Desde mi ventana
Carmen Heras

Yo siempre he sido feminista. Al principio inadvertidamente, más tarde con plena consciencia. No tiene mérito, lo mamé. Vengo de una familia de mujeres fuertes y valerosas, de esas que se crecen en la adversidad, puro empoderamiento. Cuando la abuela Manuela fue a comprar unas bobinas de hilo en una mercería de Zamora y un par de dependientes inmaduros se le rieron en la cara por no saber calcular en pesetas, los enfrentó: “No os riáis muchachos, no os riáis, si no lo sé es porque no me mandaron a la escuela, pero decírmelo en reales, veréis como me desenvuelvo… ”Y es que aquellos niñatos de principio de siglo eran poco para una mujer que, decidida a llevarle a su hija, estudiante de Magisterio en Zamora, los productos para que se alimentara, había cogido una caballería y se había presentado en la capital, recorriendo sola los cuarenta y tantos km de distancia que hay entre ésta y el pueblo donde vivían.

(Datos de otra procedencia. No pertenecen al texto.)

--- flow/config.mk ---
export PLATFORM = sky130hd
export DESIGN_NAME = PC_BLOCK
export DESIGN_NICKNAME = PC_BLOCK
export VERILOG_FILES = /design/flow/design.v
export SDC_FILE = /design/flow/constraint.sdc
export NUM_CORES = 4
export LEC_CHECK = 1
export CORE_UTILIZATION = 30
--- flow/constraint.sdc ---
current_design PC_BLOCK

set clk_period 5.3
set clk_io_pct 0.2

create_clock -name clk0 -period $clk_period [get_ports {PC_BLOCK_CLK}]

set non_clock_inputs [all_inputs -no_clocks]
set_input_delay [expr $clk_period * $clk_io_pct] -clock clk0 $non_clock_inputs
set_output_delay [expr $clk_period * $clk_io_pct] -clock clk0 [all_outputs]
--- flow/design.v ---
`timescale 1ns / 1ps
module PC(input logic PC_CLK, 
          input logic PC_RST,
          input logic PC_LD,
          input logic [31:0] PC_IN,
          output logic [31:0] PC_OUT
          );
    always_ff @(posedge PC_CLK) begin
        if(PC_RST)
            PC_OUT <= 32'h00000000;
        else if (PC_LD)
            PC_OUT <= PC_IN;
    end
endmodule
`timescale 1ns / 1ps
module PC_BLOCK(
    input logic PC_BLOCK_CLK,
    input logic PC_BLOCK_RST,
    input logic PC_BLOCK_WRITE,
    input logic [1:0] PC_BLOCK_MUX_SEL,
    input logic [31:0] PC_BLOCK_MUX_IN1,
    input logic [31:0] PC_BLOCK_MUX_IN2,
    input logic [31:0] PC_BLOCK_MUX_IN3,
    output logic [31:0] PC_BLOCK_OUT
);
    logic [31:0] PC_BLOCK_MUX_OUT, PC_BLOCK_MUX_IN0;
    PC pc1(
        .PC_CLK(PC_BLOCK_CLK),
        .PC_RST(PC_BLOCK_RST),
        .PC_LD(PC_BLOCK_WRITE),
        .PC_IN(PC_BLOCK_MUX_OUT),
        .PC_OUT(PC_BLOCK_OUT)
    );
    PC_MUX pcmux(
        .PC_MUX_SEL(PC_BLOCK_MUX_SEL),
        .PC_MUX_IN0(PC_BLOCK_MUX_IN0),
        .PC_MUX_IN1(PC_BLOCK_MUX_IN1),
        .PC_MUX_IN2(PC_BLOCK_MUX_IN2),
        .PC_MUX_IN3(PC_BLOCK_MUX_IN3),
        .PC_MUX_OUT(PC_BLOCK_MUX_OUT)
    );
    assign PC_BLOCK_MUX_IN0 = PC_BLOCK_OUT + 4;
endmodule
`timescale 1ns / 1ps
module PC_MUX(input logic [1:0] PC_MUX_SEL, 
              input logic [31:0] PC_MUX_IN0,
              input logic [31:0] PC_MUX_IN1,
              input logic [31:0] PC_MUX_IN2,
              input logic [31:0] PC_MUX_IN3,
              output logic [31:0] PC_MUX_OUT);
    always_comb begin
        case(PC_MUX_SEL)
            2'b00: PC_MUX_OUT = PC_MUX_IN0;
            2'b01: PC_MUX_OUT = PC_MUX_IN1;
            2'b10: PC_MUX_OUT = PC_MUX_IN2;
            2'b11: PC_MUX_OUT = PC_MUX_IN3;
            default: PC_MUX_OUT = 32'h00000000;
        endcase
    end
endmodule
--- flow/run.sh ---
#!/bin/bash
# OpenROAD 26Q1-2900-gdf79404cd8, Yosys 0.63+post, stock flow scripts
make -C /OpenROAD-flow-scripts/flow DESIGN_CONFIG=/design/flow/config.mk WORK_HOME=/design/flow/orfs finish
==> impl_metrics.py <==
# Metrics from the implementation run
metrics = {
    "global_route": {
        "grt_antenna_before_repair": 0,
        "grt.overflow.total": 0,
        "grt_pass1_vias": 2735,
        "gr-usage-all-layers_pct": 19.5,
        "grt_pass1_wl_mm": 13.5,
        "grt_max_degree": 43,
    },
    "run_status": {
        "status": "finished, final reports clean",
    },
    "floorplan": {
        "placeableCoreArea_sq_mm": 0.00826,
        "io_pins": 133,
        "num_rows": 33,
        "die_area_sq_mm": 0.00898,
        "fp-utilization_pct": 31.3,
        "die_h_um": 94.8,
        "die_width_um": 94.8,
    },
    "worst_setup_path": {
        "endpoint": "pc1.PC_OUT[13]",
        "timing.rr.end": "pc1.PC_OUT[18]",
        "rr_worst_depth": 6,
        "worstPathArrival_ps": 3200,
        "regToRegSetupSlack_ps": 3220,
        "cp_max_fo": 28,
        "startpoint_type": "input pin",
        "rr_startpoint": "pc1.PC_OUT[2]",
        "startpoint": "PC_BLOCK_WRITE",
        "worstPathRequired_ps": 5460,
        "worstSetupPathType": "in -> reg",
        "end_kind": "flip-flop",
    },
    "clock_tree": {
        "cts_resized": 0,
        "post-cts-setup-buffer-count": 0,
        "cts_root_buffer": "clkbuf_8",
        "cts_buffer_depth": 2,
        "clock_sink_count": 32,
        "h-tree-depth": 2,
        "path_clk_slew_ps": 70,
        "cts_tree": "yes",
        "insertion_delay_ps": 290,
        "numCtsBuffers": 5,
        "ctsHoldBuffers": 0,
    },
    "placed_design": {
        "place.port_buffers": 132,
        "gp_congestion": 0.849,
        "post-dp-hpwl_mm": 6.20,
        "place_area_sq_mm": 0.00396,
    },
    "cells_and_area": {
        "seq_area_sq_um": 641,
        "fin_area_sq_mm": 0.00405,
        "logic_area_sq_mm": 0.00180,
        "n_fill_cell": 819,
        "syn2layout_area_growth_pct": 56.7,
        "drive_gt1_share_pct": 12.8,
        "largest_reg_flops": 32,
        "top_register": "pc1.PC_OUT",
        "largestRegisters": "pc1.PC_OUT (32)",
        "fin_util_pct": 49.0,
    },
    "synthesis": {
        "flop_cell": "dfxtp_1",
        "edf_count": 0,
        "ys_seq_share_pct": 24.8,
        "async_reset_ff_share_pct": 0,
        "postSynthCellCount": 318,
        "yosys_cells": 318,
        "syn_area_sq_mm": 0.00258,
        "synth_cell_types": 47,
        "synth_flop_count": 32,
        "syn_area_per_cell_sq_um": 8.12,
        "synth_chip_area_sq_mm": 0.00258,
        "ys_warn_count": 2,
    },
    "route": {
        "vias": 2975,
        "first_pass_iters": 4,
        "viasPerCell": 5.47,
        "antenna_left": 0,
        "drc_errors": 0,
        "routed_wl_mm": 8.51,
        "drt_iter0_markers": 168,
        "wire_per_inst_um": 15.6,
        "antenna_cells_inserted": 0,
    },
    "final_timing": {
        "maxSlewHeadroom_pct": 63.5,
        "period_needed_ps": 3050,
        "fin_crit_sh_pct": 57.5,
        "hold_violations": 0,
        "drv_slew": 0,
        "worst_pin_slew_ps": 547,
        "fmax_mhz": 328,
        "rsz0062_at_grt": "false",
        "setup_viol_count_final": 0,
        "fin_tns_setup_ps": 0,
        "hold_slack_ps": 525,
        "clock_skew_ps": 3.60,
    },
    "min_path": {
        "hp-class": "reg -> reg",
    },
    "run": {
        "warnings": 25,
        "maxCapViolCount": 0,
    },
    "power": {
        "power.total_mw": 0.711,
        "power.density_mw_per_mm2": 176,
        "p_leak_nw": 1.32,
        "max-vdd-ir-drop_uv": 92.5,
    },
}
==> metrics by stage <==
stage,std cells,setup WS (ps)
3_3_place_gp,536,2030
6_report,544,2250
4_1_cts,544,2260
5_1_grt,544,2060
2_1_floorplan,318,2770
3_5_place_dp,536,1970
==> logic make-up after synthesis <==
group	after synthesis	share of synthesized area [%]
flops	32	24.8
compound gates	108	28.1
simple gates	102	21.6
buf+inv	33	5.77
mux	42	19.3
fa+ha+maj	1	0.484
==> report_power, final <==
group	internal [mW]	switching (mW)	total [mW]	leakage, nW
Sequential	0.260	0.0272	0.287	0.265
Combinational	0.149	0.0768	0.226	1.01
Clock	0.106	0.0919	0.198	0.0455
==> synth_stat cells, types with 6 or more instances <==
master	instances	share of area, %
o21ai_0	18	3.5
dfxtp_1	32	25
mux2i_1	16	6.2
clkbuf_1	16	2.3
nand3_1	12	2.3
mux2_2	22	9.6
a221oi_1	16	5.4
a211oi_1	15	4.4
nand4_1	6	1.5
nor3_1	11	2.1
nor2_1	24	3.5
a21oi_1	28	5.4
nand2_1	22	3.2
buf_2	6	1.2
inv_1	7	1.0
==> placed cells by master, fill, tap and decap left out, types with 2 or more instances in the layout <==
cell / instances
clkdlybuf4s50_1: 130
dfxtp_1: 32
a21oi_1: 28
nor2_1: 24
nand2_1: 22
mux2_2: 22
o21ai_0: 18
mux2i_1: 16
a221oi_1: 16
a211oi_1: 15
nand3_1: 12
nor3_1: 11
inv_1: 7
buf_4: 7
nand4_1: 6
clkbuf_8: 6
o22ai_1: 5
o21bai_1: 5
o21a_1: 5
nor3_2: 4
mux4_2: 4
and4_1: 3
a221o_1: 3
nor2b_1: 3
a311oi_1: 3
or3_1: 2
or4_4: 2
o31ai_1: 2
o31a_2: 2
nor4_1: 2
nor3b_1: 2
o211ai_1: 2
clkbuf_1: 2
buf_2: 2
==> layout make-up <==
type | count | area share (%)
clock buffers | 8 | 2.23
repair buffers | 139 | 33.7
inverters | 7 | 0.649
multi-input cells | 253 | 44.4
well taps | 105 | 3.25
flip-flops and latches | 32 | 15.8
==> metal layers <==
| layer | share of wire [%] | wire length, um | vias to the layer above | track usage [%] |
|---|---|---|---|---|
| li1 | - | - | 1479 | - |
| met1 | 45 | 3820 | 1367 | 28.0 |
| met2 | 47 | 3990 | 120 | 32.3 |
| met3 | 7.0 | 594 | 9 | 2.61 |
| met4 | 1.3 | 108 | 0 | 2.27 |
| met5 | 0 | 0 | - | 0 |
==> worst max-delay path: stages <==
cell             delay [ps]
clkdlybuf4s50_1         450
buf_4                   320
inv_1                   340
buf_4                   330
a221oi_1                280
o21ai_0                 140
a21oi_1                 180
a211oi_1                 60
==> how the worst min path moves through the flow <==
| stage | start | end | slack [ps] | depth (start not counted) |
|---|---|---|---|---|
| after CTS | pc1.PC_OUT[19] | pc1.PC_OUT[19] | 530 | 2 |
| final | pc1.PC_OUT[19] | pc1.PC_OUT[19] | 520 | 2 |
| after global routing | pc1.PC_OUT[19] | pc1.PC_OUT[19] | 580 | 2 |
Power and IR drop assume default switching activity.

Mi madre también fue muy valiente, a su manera, pero lo fue. Se guardó y me guardó a mí en una especie de resistencia interior, no permisiva en los asuntos de la autonomía personal. Y mi otra abuela, la abuela Estefania, al quedarse viuda con dos hijos, el menor de 4 años, haría de mujer y de hombre en una casa labradora en años en los que el cultivo de la tierra y el cuidado del ganado, al no existir apenas herramientas electrónicas, era todo artesanal.

Así que si, por historia siempre he sido muy consciente de que había que espabilar para ocupar un lugar en el mundo. Desde el principio. Sin demasiado ruido pero sin pausa. Mi generación se abrió hueco en la esfera pública con sutileza, para no molestar demasiado y que la dejaran hacer. Luego, cuando menos se lo esperaba la sociedad, las niñas de entonces, que habíamos ido al colegio y adquirido más tarde estudios universitarios al lado de los chicos, estábamos reclamando la igualdad de derechos pues nuestras cabezas tenían los mismos conocimientos que pudieran tener ellos en tiempos de predominio masculino en cualquier oficio y distinción.

A partir de entonces el discurso sobre el derecho a la igualdad de oportunidades entre hombres y mujeres se generalizó; dejó de ser minoritario o propio de unas pocas féminas adelantadas (que siempre las hubo) y alcanzó notoriedad. Se caminó poco a poco, al principio con timidez, había tareas propiamente femeninas (al decir de las buenas costumbres) que tuvimos que aprender a enseñar a nuestros compañeros para compartirlas. En contra de quienes cargan contra los hombres de aquellos tiempos, yo quiero reivindicar aquí lo mucho que nos entendieron y ayudaron a conseguir los objetivos. Tampoco fue fácil para ellos. Cualquiera que se metiera en la cocina o tendiera la ropa era tachado, por la ideología dominante, directamente de mariquita o calzonazos. Si hoy el reparto de cualquier tarea doméstica, o del cuidado de los hijos, es una realidad, también se debe a que los padres y abuelos de los actuales lo empezaron a hacer por puro respeto a sus compañeras, entendiendo sus necesidades de autonomía.

La evolución y el progreso en este campo han sido extraordinarios. Pero ahora creo que el movimiento de las mujeres se ha estancado en una confusión de objetivos, algunos justificables y otros no tanto, en mi modesto entender. La entrada dentro del colectivo de una serie de movimientos diversos con necesidades específicas, las peleas dialécticas por la prioridad de unas u otras, e incluso las disquisiciones sobre lo que es o no es una mujer, se nos antojan a muchas una perversión del fin prioritario y que no es otro que conseguir la plena equiparación en derechos y deberes de ambos sexos. Y la igualdad de oportunidades de los dos para vivir y desarrollarse de la manera más completa posible.